頭上が突然暗くなったことに気づいたタッカーが訝しげに頭上を見上げたのと、
「き、きた!?」
戦場の真っ只中で槍を構えたまま突っ立っていた彼らを次の獲物と判断したのだろう、ワイバーンの強襲である。慌てて二人は槍を構えるが。時すでに遅し。
ワイバーンは彼らの構えた槍を尾で蹴り飛ばし、その両足の鋭い爪を振り上げた。
槍を吹き飛ばされて無防備になった彼らを守るものは何もない。一瞬の後に襲い来るであろうその爪に怯えた二人は、目を見開き、ただ震えながらその瞬間を待つことしかできなかった。
しかし、その瞬間は訪れなかった。
突然背後から現れた男が、ワイバーンの喉を手に持つ大きな槍で貫いたのだ。
喉を貫かれたワイバーンは、断末魔の叫び声をあげながら男の突き出した槍の勢いに押されて吹き飛ばされていった。
「た、助かったぁ~」
トゥーシは胸をなでおろす。そして、命の恩人となった男に感謝の言葉をかけようとして再度目を見開いた。
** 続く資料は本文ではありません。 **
$ cat config.mk
export PLATFORM = sky130hd
export DESIGN_NAME = pwm_capture
export DESIGN_NICKNAME = d
export VERILOG_FILES = /design/src/rtl/pwm_capture.sv
export SDC_FILE = /design/constraint.sdc
export NUM_CORES = 1
export LEC_CHECK = 0
export CORE_MARGIN = 2
export CORE_UTILIZATION = 34
export CTS_CLUSTER_SIZE = 40
export DETAILED_ROUTE_END_ITERATION = 6
export DONT_BUFFER_PORTS = 1
export REMOVE_ABC_BUFFERS = 1
export SLEW_MARGIN = 25
export SYNTH_ARGS = -nofsm -noshare
export SYNTH_HDL_FRONTEND = slang
export SYNTH_SLANG_ARGS = --single-unit
$ cat constraint.sdc
create_clock -name clk -period 1.7 [get_ports clk]
set_clock_uncertainty 0.15 [all_clocks]
set_input_delay 0.34 -clock clk [delete_from_list [all_inputs] [get_ports clk]]
set_output_delay 0.34 -clock clk [all_outputs]
set_load 0.03 [all_outputs]
$ cat src/rtl/pwm_capture.sv
// PWM receiver: measures high time and rise-to-rise period, flags stuck inputs by timeout; optional glitch filter under PWM_CAPTURE_FILTER_EN.
// Latency: valid SYNC_STAGES+1 cycles after the closing rising edge of pwm_in (+FILTER_LEN with the filter).
// Backpressure: none; valid is a one-cycle strobe and the results hold until the next strobe.
module pwm_capture #(
    parameter int CNT_W       = 11,
    parameter int SYNC_STAGES = 2,
    parameter int FILTER_LEN  = 3
) (
    input  logic             clk,
    input  logic             reset,
    input  logic             pwm_in,
    output logic [CNT_W-1:0] pulse_width,
    output logic [CNT_W-1:0] period,
    output logic             valid,
    output logic             overflow
);

    localparam logic [CNT_W-1:0] MAX = '1;

    if (SYNC_STAGES < 2 || FILTER_LEN < 1) begin : g_bad_param
        $error("pwm_capture: SYNC_STAGES must be >= 2 and FILTER_LEN >= 1");
    end

    typedef enum logic [1:0] {IDLE, ARM, HIGH, LOW} state_t;

    logic [SYNC_STAGES-1:0] sync_q;
    logic                   pwm_raw;
    logic                   pwm_s;
    logic                   pwm_d;
    logic                   rise;
    logic                   fall;

    always_ff @(posedge clk) begin
        if (reset) begin
            sync_q <= '0;
        end else begin
            sync_q <= {sync_q[SYNC_STAGES-2:0], pwm_in};
        end
    end

    assign pwm_raw = sync_q[SYNC_STAGES-1];

`ifdef PWM_CAPTURE_FILTER_EN
    localparam int FCW      = $clog2(FILTER_LEN + 1);
    localparam int WARM_LEN = SYNC_STAGES + FILTER_LEN;

    logic [FCW-1:0] flt_cnt;
    logic           flt_lvl;

    always_ff @(posedge clk) begin
        if (reset) begin
            flt_lvl <= 1'b0;
            flt_cnt <= '0;
        end else if (pwm_raw != flt_lvl) begin
            if (flt_cnt == FCW'(FILTER_LEN - 1)) begin
                flt_lvl <= pwm_raw;
                flt_cnt <= '0;
            end else begin
                flt_cnt <= flt_cnt + 1'b1;
            end
        end else begin
            flt_cnt <= '0;
        end
    end

    assign pwm_s = flt_lvl;
`else
    localparam int WARM_LEN = SYNC_STAGES;

    assign pwm_s = pwm_raw;
`endif

    // The input path restarts from 0 after reset; IDLE must not judge the line
    // level until a real sample has propagated, or a held-high input would look
    // low and then produce a false first edge.
    logic [WARM_LEN-1:0] warm_q;
    logic                warm_ok;

    always_ff @(posedge clk) begin
        if (reset) begin
            warm_q <= '0;
            pwm_d  <= 1'b0;
        end else begin
            warm_q <= {warm_q[WARM_LEN-2:0], 1'b1};
            pwm_d  <= pwm_s;
        end
    end

    assign warm_ok = warm_q[WARM_LEN-1];
    assign rise    = pwm_s & ~pwm_d;
    assign fall    = ~pwm_s & pwm_d;

    state_t           state, state_nxt;
    logic [CNT_W-1:0] hi_cnt, hi_nxt, hi_inc;
    logic [CNT_W-1:0] per_cnt, per_nxt, per_inc;
    logic             timeout;
    logic             rpt;
    logic [CNT_W-1:0] rpt_pw;
    logic [CNT_W-1:0] rpt_per;
    logic             rpt_ovf;

    assign hi_inc  = (hi_cnt == MAX) ? MAX : hi_cnt + 1'b1;
    assign per_inc = (per_cnt == MAX) ? MAX : per_cnt + 1'b1;
    // A rise landing exactly on a full counter is a legal MAX-length period.
    assign timeout = (per_cnt == MAX) && !rise;

    always_ff @(posedge clk) begin
        if (reset) begin
            state   <= IDLE;
            hi_cnt  <= '0;
            per_cnt <= '0;
        end else begin
            state   <= state_nxt;
            hi_cnt  <= hi_nxt;
            per_cnt <= per_nxt;
        end
    end

    always_comb begin
        state_nxt = state;
        hi_nxt    = hi_cnt;
        per_nxt   = per_inc;
        rpt       = 1'b0;
        rpt_pw    = hi_cnt;
        rpt_per   = per_cnt;
        rpt_ovf   = 1'b0;
        if (timeout) begin
            rpt       = 1'b1;
            rpt_pw    = pwm_s ? MAX : '0;
            rpt_per   = MAX;
            rpt_ovf   = 1'b1;
            hi_nxt    = '0;
            per_nxt   = '0;
            state_nxt = IDLE;
        end else begin
            case (state)
                IDLE: begin
                    if (!pwm_s && warm_ok) begin
                        state_nxt = ARM;
                    end
                end
                ARM: begin
                    if (rise) begin
                        hi_nxt    = CNT_W'(1);
                        per_nxt   = CNT_W'(1);
                        state_nxt = HIGH;
                    end
                end
                HIGH: begin
                    if (fall) begin
                        state_nxt = LOW;
                    end else begin
                        hi_nxt = hi_inc;
                    end
                end
                LOW: begin
                    if (rise) begin
                        rpt       = 1'b1;
                        rpt_pw    = hi_cnt;
                        rpt_per   = per_cnt;
                        rpt_ovf   = 1'b0;
                        hi_nxt    = CNT_W'(1);
                        per_nxt   = CNT_W'(1);
                        state_nxt = HIGH;
                    end
                end
                default: begin
                    state_nxt = IDLE;
                end
            endcase
        end
    end

    always_ff @(posedge clk) begin
        if (reset) begin
            pulse_width <= '0;
            period      <= '0;
            valid       <= 1'b0;
            overflow    <= 1'b0;
        end else begin
            valid <= rpt;
            if (rpt) begin
                pulse_width <= rpt_pw;
                period      <= rpt_per;
                overflow    <= rpt_ovf;
            end
        end
    end

endmodule

==> flow_metrics.env, run 1 <==
export IMPL_synth_seq_cells=53
export IMPL_cts_htree_levels=2
export IMPL_crit_fanout=4
export IMPL_vdd_drop_max_mv=0.450
export IMPL_final_net_count=257
export IMPL_critPathCaptureType="register"
export IMPL_mostFrequentLayoutCells="dfxtp_1, a21oi_1, buf_4"
export IMPL_setup_violations=0
export IMPL_critPathArrivalTime_ns=1.70
export IMPL_dpl_cell_area_mm2=0.00237
export IMPL_ys_seq_area_share_pct=49.9
export IMPL_core_mm2=0.00599
export IMPL_clock_sinks=53
export IMPL_antenna_left=0
export IMPL_max_slew_margin_pct=66.8
export IMPL_hold_path_class="in -> reg"
export IMPL_drive_above_1_share_pct=20.6
export IMPL_r2r_start="state[0]$_SDFFE_PP0P_"
export IMPL_cp_data_required_time_ns=1.80
export IMPL_cts_tree="built"
export IMPL_synthMuxAreaShare_pct=10.3
export IMPL_path_cells="nand2b_4, or2_1, or4_1, a31oi_1"
export IMPL_grt_pass1_vias=1670
export IMPL_startpoint="state[0]$_SDFFE_PP0P_"
export IMPL_slew_viol_final=0
export IMPL_hold_violations=0
export IMPL_status="finished, final reports clean"
export IMPL_design_area_mm2=0.00263
export IMPL_fill_cells=583
export IMPL_critPathTopFamily="simple AND/OR/NAND/NOR gates"
export IMPL_vias=1698
export IMPL_regArea_mm2=0.00107
export IMPL_cap_violations=0
export IMPL_overflow=0
export IMPL_ys_types=36
export IMPL_cp_slowest_cell="or4_1"
export IMPL_grt_max_degree=16
export IMPL_min_from="reset"
export IMPL_first_pass_iters=4
export IMPL_fp_row_count=28
export IMPL_r2r_slack_ns=0.1
export IMPL_start_util_pct=35.5
export IMPL_synthAdderAreaFrac_pct=1.18
export IMPL_synth_cells=223
export IMPL_clk_pin_slew_ns=0.09
export IMPL_path_buf_inv=0
export IMPL_yosys_area_share_simple_pct=17.6
export IMPL_multiInputGateArea_mm2=0.00108
export IMPL_synth_area_mm2=0.00213
export IMPL_wl_per_cell_um=14.1
export IMPL_pre_cts_ws_ns=0.00740
export IMPL_finalPower_uw=2200
export IMPL_fin_crit_ns=1.60
export IMPL_critPathLaunchType="register"
export IMPL_layout_setup_ws_ns=0.0966
export IMPL_dp_hpwl_mm=3.20
export IMPL_port_buffers=0
export IMPL_synth_top_family_by_area="simple AND/OR/NAND/NOR gates"
export IMPL_numCtsBuffers=5
export IMPL_fin_util_pct=44.0
export IMPL_io_pins=27
export IMPL_max_freq_mhz=624
export IMPL_synth_compound_area_share_pct=14.9
export IMPL_timing_worst_slew_pin_value_ns=0.496
export IMPL_grt_usage_pct=13.9
export IMPL_gp_congestion=0.862
export IMPL_viasPerCell=5.19
export IMPL_synth_avg_cell_area_um2=9.54
export IMPL_grt_antenna_before_repair=0
export IMPL_synth_xor_area_share_pct=2.88
export IMPL_drc=0
export IMPL_critical_path_max_stage_delay_ns=0.51
export IMPL_antenna_cells=0
export IMPL_yosys_warnings=0
export IMPL_synthToLayoutAreaGrowth_pct=23.8
export IMPL_total_leakage_power_uw=0.00112
export IMPL_whs_ns=0.203
export IMPL_power_density_mw_per_mm2=834
export IMPL_layout_commonest_cell="dfxtp_1"
export IMPL_max_clock_path_buffers=2
export IMPL_dieArea_mm2=0.00691
export IMPL_grt_pass1_wl_mm=7.85
export IMPL_timing_final_crit_share_pct=94.3
export IMPL_critPathKind="reg -> reg"
export IMPL_cts_root_buf="clkbuf_8"
export IMPL_wl_mm=4.62
export IMPL_die_height_um=83.1
export IMPL_drtIter0Drc=62
export IMPL_clk_latency_ns=0.31
export IMPL_die_w_um=83.1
男の背中はワイバーンの放つ火炎のせいか、炎に包まれていたのだ。
「服燃えてるぞ!?」
タッカーが叫んだ。しかし、背中が燃えているとうの本人は何も気にした様子がない。
「平気デス」
眉一つ動かすことなくそう言い切った男の前で、タッカーとトゥーシは茫然とするほかなかった。
「これより、我らはあの龍の軍勢に対し、総攻撃を実施する!!」
素人同然の拙い槍を振り回し続けたタッカーとトゥーシだったが、運がいいのか結局ワイバーンの餌になることはなかった。
ところが、ようやく生き延びることができたとほっと一息ついていた二人の前に現れた騎士が告げた言葉が、彼らの一時の平穏を奪い去った。
「恐れるな!!嘆くな!!退くな!!」
「フランス人であるのならば、ここ以外のどこに命を捨てる場所があろうか!!突撃するのだ!!続けぇ!!」
背後で督戦している騎士の命令で、彼らは再びわけもわからないまま戦闘へと突入することになったのだ。
「ええ!?」
「無茶苦茶だな~」
「フランスの勝利だ!!」
「
タッカーとトゥーシの二人は、生きていた。ただ槍を構えて突撃していただけだが、ワイバーンの爪に裂かれることも、牙に肉を削がれることも、尾で叩きつけられることもなく五体満足で生き延びていた。
つい先ほどまで戦場だった草原の一角で精も根も尽き果て腰を下ろしていた二人は、遠くから聞こえてくる騎士たちの勝ち鬨の声を聴きながら悪態をついた。
「いい気なもんだな~」
「実際に命はって働いたのは俺たちだぞ」
そこに、先ほど彼らをワイバーンから救った命の恩人が現れる。そして、見たこともない鮮やかな絵が描かれた筒を彼らに差し出した。
訳も分からずその筒を受け取った二人は、いつのまにか隣に腰を下ろした男の見様見真似でその筒の上部についていたタブを引き上げ、その筒の内部の黒い液体を呷る。
すると、農村で生きていた人生では一度として味わったことのない、芳醇でどこか爽快感のある苦みが彼らの口内に満ちた。
美味い。以前に飲んだ茶なぞとは比べ物にならないぐらいに。
この味を、なんと表現すればいいか学のない彼らには分からない。
ただ、一つだけ何故か彼らにも理解できることがあった。
「何かぴったりだな……」
トゥーシは首を傾げながらも、労働の後のすばらしい一杯を楽しんだ。
――この惑星では、本当に働いている人が、一番疲れる。
このろくでもない、すばらしき世界。